Finalmente no se logró el acuerdo entre el PRD y Movimiento Ciudadano para postular un candidato o candidata común para la gubernatura del estado en la próxima contienda electoral, y nuevamente cada uno de estos partidos postulará a su propio abanderado, aunque el PRD, para su fortuna sí logró amarrar el acuerdo con el Partido del Trabajo. Así, la izquierda ira a la elección con un grado considerable de atomización, ya que está presentando cuatro candidaturas, lo que sin duda representa una desventaja para esta corriente ideológica. Sin embargo, a pesar de esta dispersión de la oferta electoral de izquierda, en realidad la contienda electoral se va a polarizar fuertemente, ya que es claro que los únicos candidatos que tienen una perspectiva real de ganar la elección son el PRD con Beatriz Mojica, y el PRI con Héctor Astudillo. Esto debido a que los contendientes de los demás partidos tienen un nivel de preferencia entre el electorado todavía demasiado bajo para aspirar a ser los ganadores.
Esta polarización tiene como consecuencia que el argumento del voto útil adquiera mucho sentido en la próxima elección, porque dada esta dispersión de sus candidaturas, los apoyos y los votos para las opciones de izquierda que no sean la alianza PRD-PT, operarán a favor del candidato priista. Es decir que, dada las posibilidades reales de los candidatos la contienda en realidad será entre PRI y PRD-PT.
En este contexto, Beatriz Mojica se enfrenta a un conjunto de retos complicados, pero a la vez su candidatura presenta diversas ventajas importantes sobre los demás aspirantes. En primer lugar la circunstancia bien conocida de que el proceso electoral se está llevando a cabo en un difícil escenario estatal, fuertemente influido por la crisis política derivada de los crímenes de Iguala, que han despertado la conciencia y la movilización social, a la vez que han develado las graves condiciones de complicidad y contubernio de una buena parte de la estructura gubernamental con el crimen organizado. Además, la candidata perredista se enfrenta con la necesidad de convencer al electorado de mantener su apoyo a la izquierda, para lo cual se debe distinguir de las dos administraciones anteriores, que si bien fueron conducidas por líderes apoyados por la izquierda, en realidad representaron momentos de una difícil y atropellada transición, en un caso representada por una candidatura externa, y en el otro por un desprendimiento coyuntural del PRI, más que gobiernos realmente izquierdistas.
A pesar de que en nuestro estado existe una fuerte predominancia de las posturas machistas, la postulación de una candidata mujer que tiene reales posibilidades de convertirse en la primera gobernadora en la historia de Guerrero, será una importante ventaja si la aspirante logra atraer la simpatía de más de la mitad del electorado que está constituido precisamente por mujeres.

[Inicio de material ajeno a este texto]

`config.mk`:
```
export PLATFORM = sky130hd
export DESIGN_NAME = sc_poly_eval_ctrl_flat
export DESIGN_NICKNAME = d
export VERILOG_FILES = /design/src/rtl/sc_poly_eval_ctrl_if.sv /design/src/rtl/sc_poly_eval_ctrl.sv /design/src/flat_wrapper.sv
export SDC_FILE = /design/constraint.sdc
export NUM_CORES = 1
export LEC_CHECK = 0
export CAP_MARGIN = 20
export CORE_MARGIN = 10
export CORE_UTILIZATION = 45
export DETAILED_ROUTE_END_ITERATION = 7
export GPL_TIMING_DRIVEN = 0
export PLACE_DENSITY_LB_ADDON = 0.2
export SLEW_MARGIN = 30
export SYNTH_ARGS = -nofsm -noshare
export SYNTH_HDL_FRONTEND = slang
export SYNTH_SLANG_ARGS = --single-unit
```
`constraint.sdc`:
```
create_clock -name clk -period 2.3 [get_ports clk]
set_input_delay 0.46 -clock clk [delete_from_list [all_inputs] [get_ports clk]]
set_output_delay 0.46 -clock clk [all_outputs]
set_load 0.01 [all_outputs]
```
`config.mk`:
```
export PLATFORM = sky130hd
export DESIGN_NAME = subleq_mc_core
export DESIGN_NICKNAME = d
export VERILOG_FILES = /design/src/rtl/subleq_pkg.sv /design/src/rtl/subleq_dmem.sv /design/src/rtl/subleq_mc_core.sv
export SDC_FILE = /design/constraint.sdc
export NUM_CORES = 2
export LEC_CHECK = 0
export CORE_UTILIZATION = 50
export CTS_CLUSTER_SIZE = 10
export DETAILED_ROUTE_END_ITERATION = 8
export HOLD_SLACK_MARGIN = 0.03
export PLACE_DENSITY = 0.65
export SYNTH_ARGS = -nofsm -noshare
export SYNTH_HDL_FRONTEND = slang
export SYNTH_HIERARCHICAL = 1
export SYNTH_SLANG_ARGS = --single-unit
```
`constraint.sdc`:
```
create_clock -name clk -period 18.2 [get_ports clk]
set_clock_uncertainty 0.2 [all_clocks]
set_input_delay 2.73 -clock clk [delete_from_list [all_inputs] [get_ports clk]]
set_output_delay 2.73 -clock clk [all_outputs]
set_load 0.01 [all_outputs]
```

Por otra parte, Bety Mojica tiene la ventaja de ser una mujer surgida completamente de las filas de la izquierda, en la que ha militado desde su muy temprana juventud, por lo que su triunfo electoral con seguridad constituirá la llegada finalmente de un gobierno verdaderamente diferente que ofrezca una real opción de transformación de fondo de la realidad del estado desde la perspectiva de la izquierda. Por ello, las posibilidades de que gane la elección serán mayores en la medida de que logre transmitir al electorado su compromiso efectivo con un proyecto de gobierno fuertemente vinculado con la población, que abra los espacios al poder ciudadano y supere los vicios existentes hasta ahora en la burocracia política tradicional.

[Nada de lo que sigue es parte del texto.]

<file path="config.mk">
export PLATFORM = sky130hd
export DESIGN_NAME = addsub_result_stage
export DESIGN_NICKNAME = d
export VERILOG_FILES = /design/src/rtl/addsub_result_stage.sv
export SDC_FILE = /design/constraint.sdc
export NUM_CORES = 1
export LEC_CHECK = 0
export BUFFER_PORTS_ARGS = -buffer_cell sky130_fd_sc_hd__buf_2
export CORE_UTILIZATION = 40
export CTS_CLUSTER_DIAMETER = 30
export DETAILED_ROUTE_END_ITERATION = 8
export PLACE_DENSITY = 0.7
export SLEW_MARGIN = 10
export SYNTH_ARGS = -nofsm -noshare
export SYNTH_HDL_FRONTEND = slang
export SYNTH_SLANG_ARGS = --single-unit
</file>
<file path="constraint.sdc">
create_clock -name clk -period 5.3 [get_ports clk]
set_clock_uncertainty 0.15 [all_clocks]
set_input_delay 1.06 -clock clk [delete_from_list [all_inputs] [get_ports clk]]
set_output_delay 1.06 -clock clk [all_outputs]
set_load 0.01 [all_outputs]
</file>
<file path="src/rtl/addsub_result_stage.sv">
// Registered result stage for the adder/subtractor: derives status flags,
// buffers up to two results in a valid/ready FIFO and counts signed overflows.
module addsub_result_stage #(
  parameter int WIDTH = 4,
  parameter int CNT_W = 8
) (
  input  logic             clk,
  input  logic             rst_n,
  input  logic             in_valid,
  output logic             in_ready,
  input  logic [WIDTH-1:0] result,
  input  logic             cout,
  input  logic             add_n,
  input  logic             x_msb,
  input  logic             y_msb,
  output logic             out_valid,
  input  logic             out_ready,
  output logic [WIDTH-1:0] out_result,
  output logic             out_carry,
  output logic             out_borrow,
  output logic             out_zero,
  output logic             out_neg,
  output logic             out_ovf,
  input  logic             clr_cnt,
  output logic [CNT_W-1:0] ovf_count
);

  localparam int EW = WIDTH + 5;
  localparam logic [CNT_W-1:0] CNT_MAX = '1;

  logic [EW-1:0] mem [2];
  logic          wr_ptr;
  logic          rd_ptr;
  logic [1:0]    count;
  logic          push;
  logic          pop;
  logic          carry_in;
  logic          borrow_in;
  logic          zero_in;
  logic          neg_in;
  logic          ovf_in;
  logic [EW-1:0] entry_in;
  logic [EW-1:0] entry_out;
  logic          out_sel;

  assign in_ready  = (count != 2'd2);
  assign out_valid = (count != 2'd0);
  assign push      = in_valid & in_ready;
  assign pop       = out_valid & out_ready;

  // Flags are derived from the incoming beat and stored alongside the result.
  assign carry_in  = cout & ~add_n;
  assign borrow_in = ~cout & add_n;
  assign zero_in   = (result == '0);
  assign neg_in    = result[WIDTH-1];
  assign ovf_in    = add_n ? ((x_msb != y_msb) & (neg_in != x_msb))
                           : ((x_msb == y_msb) & (neg_in != x_msb));
  assign entry_in  = {result, carry_in, borrow_in, zero_in, neg_in, ovf_in};

  always_ff @(posedge clk or negedge rst_n) begin
    if (!rst_n) begin
      mem[0] <= '0;
      mem[1] <= '0;
    end else if (push) begin
      mem[wr_ptr] <= entry_in;
    end
  end

  always_ff @(posedge clk or negedge rst_n) begin
    if (!rst_n) begin
      wr_ptr <= 1'b0;
      rd_ptr <= 1'b0;
      count  <= 2'd0;
    end else begin
      if (push) wr_ptr <= ~wr_ptr;
      if (pop)  rd_ptr <= ~rd_ptr;
      case ({push, pop})
        2'b10:   count <= count + 2'd1;
        2'b01:   count <= count - 2'd1;
        default: count <= count;
      endcase
    end
  end

  // When empty, the slot behind the read pointer still holds the last popped
  // entry (a push into an empty FIFO writes the other slot), so outputs hold.
  assign out_sel   = out_valid ? rd_ptr : ~rd_ptr;
  assign entry_out = mem[out_sel];

  assign out_result = entry_out[EW-1:5];
  assign out_carry  = entry_out[4];
  assign out_borrow = entry_out[3];
  assign out_zero   = entry_out[2];
  assign out_neg    = entry_out[1];
  assign out_ovf    = entry_out[0];

  always_ff @(posedge clk or negedge rst_n) begin
    if (!rst_n) begin
      ovf_count <= '0;
    end else if (clr_cnt) begin
      ovf_count <= '0;
    end else if (push && ovf_in && (ovf_count != CNT_MAX)) begin
      ovf_count <= ovf_count + 1'b1;
    end
  end

endmodule
</file>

La disyuntiva de los ciudadanos guerrerenses entonces será, por una parte, la de optar por detener el proceso de transición que el estado ha experimentado en los últimos años para regresar a los vicios y defectos de los gobiernos anteriores, o por la otra, dar el paso definitivo apoyando a la candidata de la izquierda que tiene reales posibilidades de triunfar para arribar a la constitución de un verdadero gobierno izquierdista y transformador que represente una salida política hacia adelante a la crisis que actualmente se vive en Guerrero.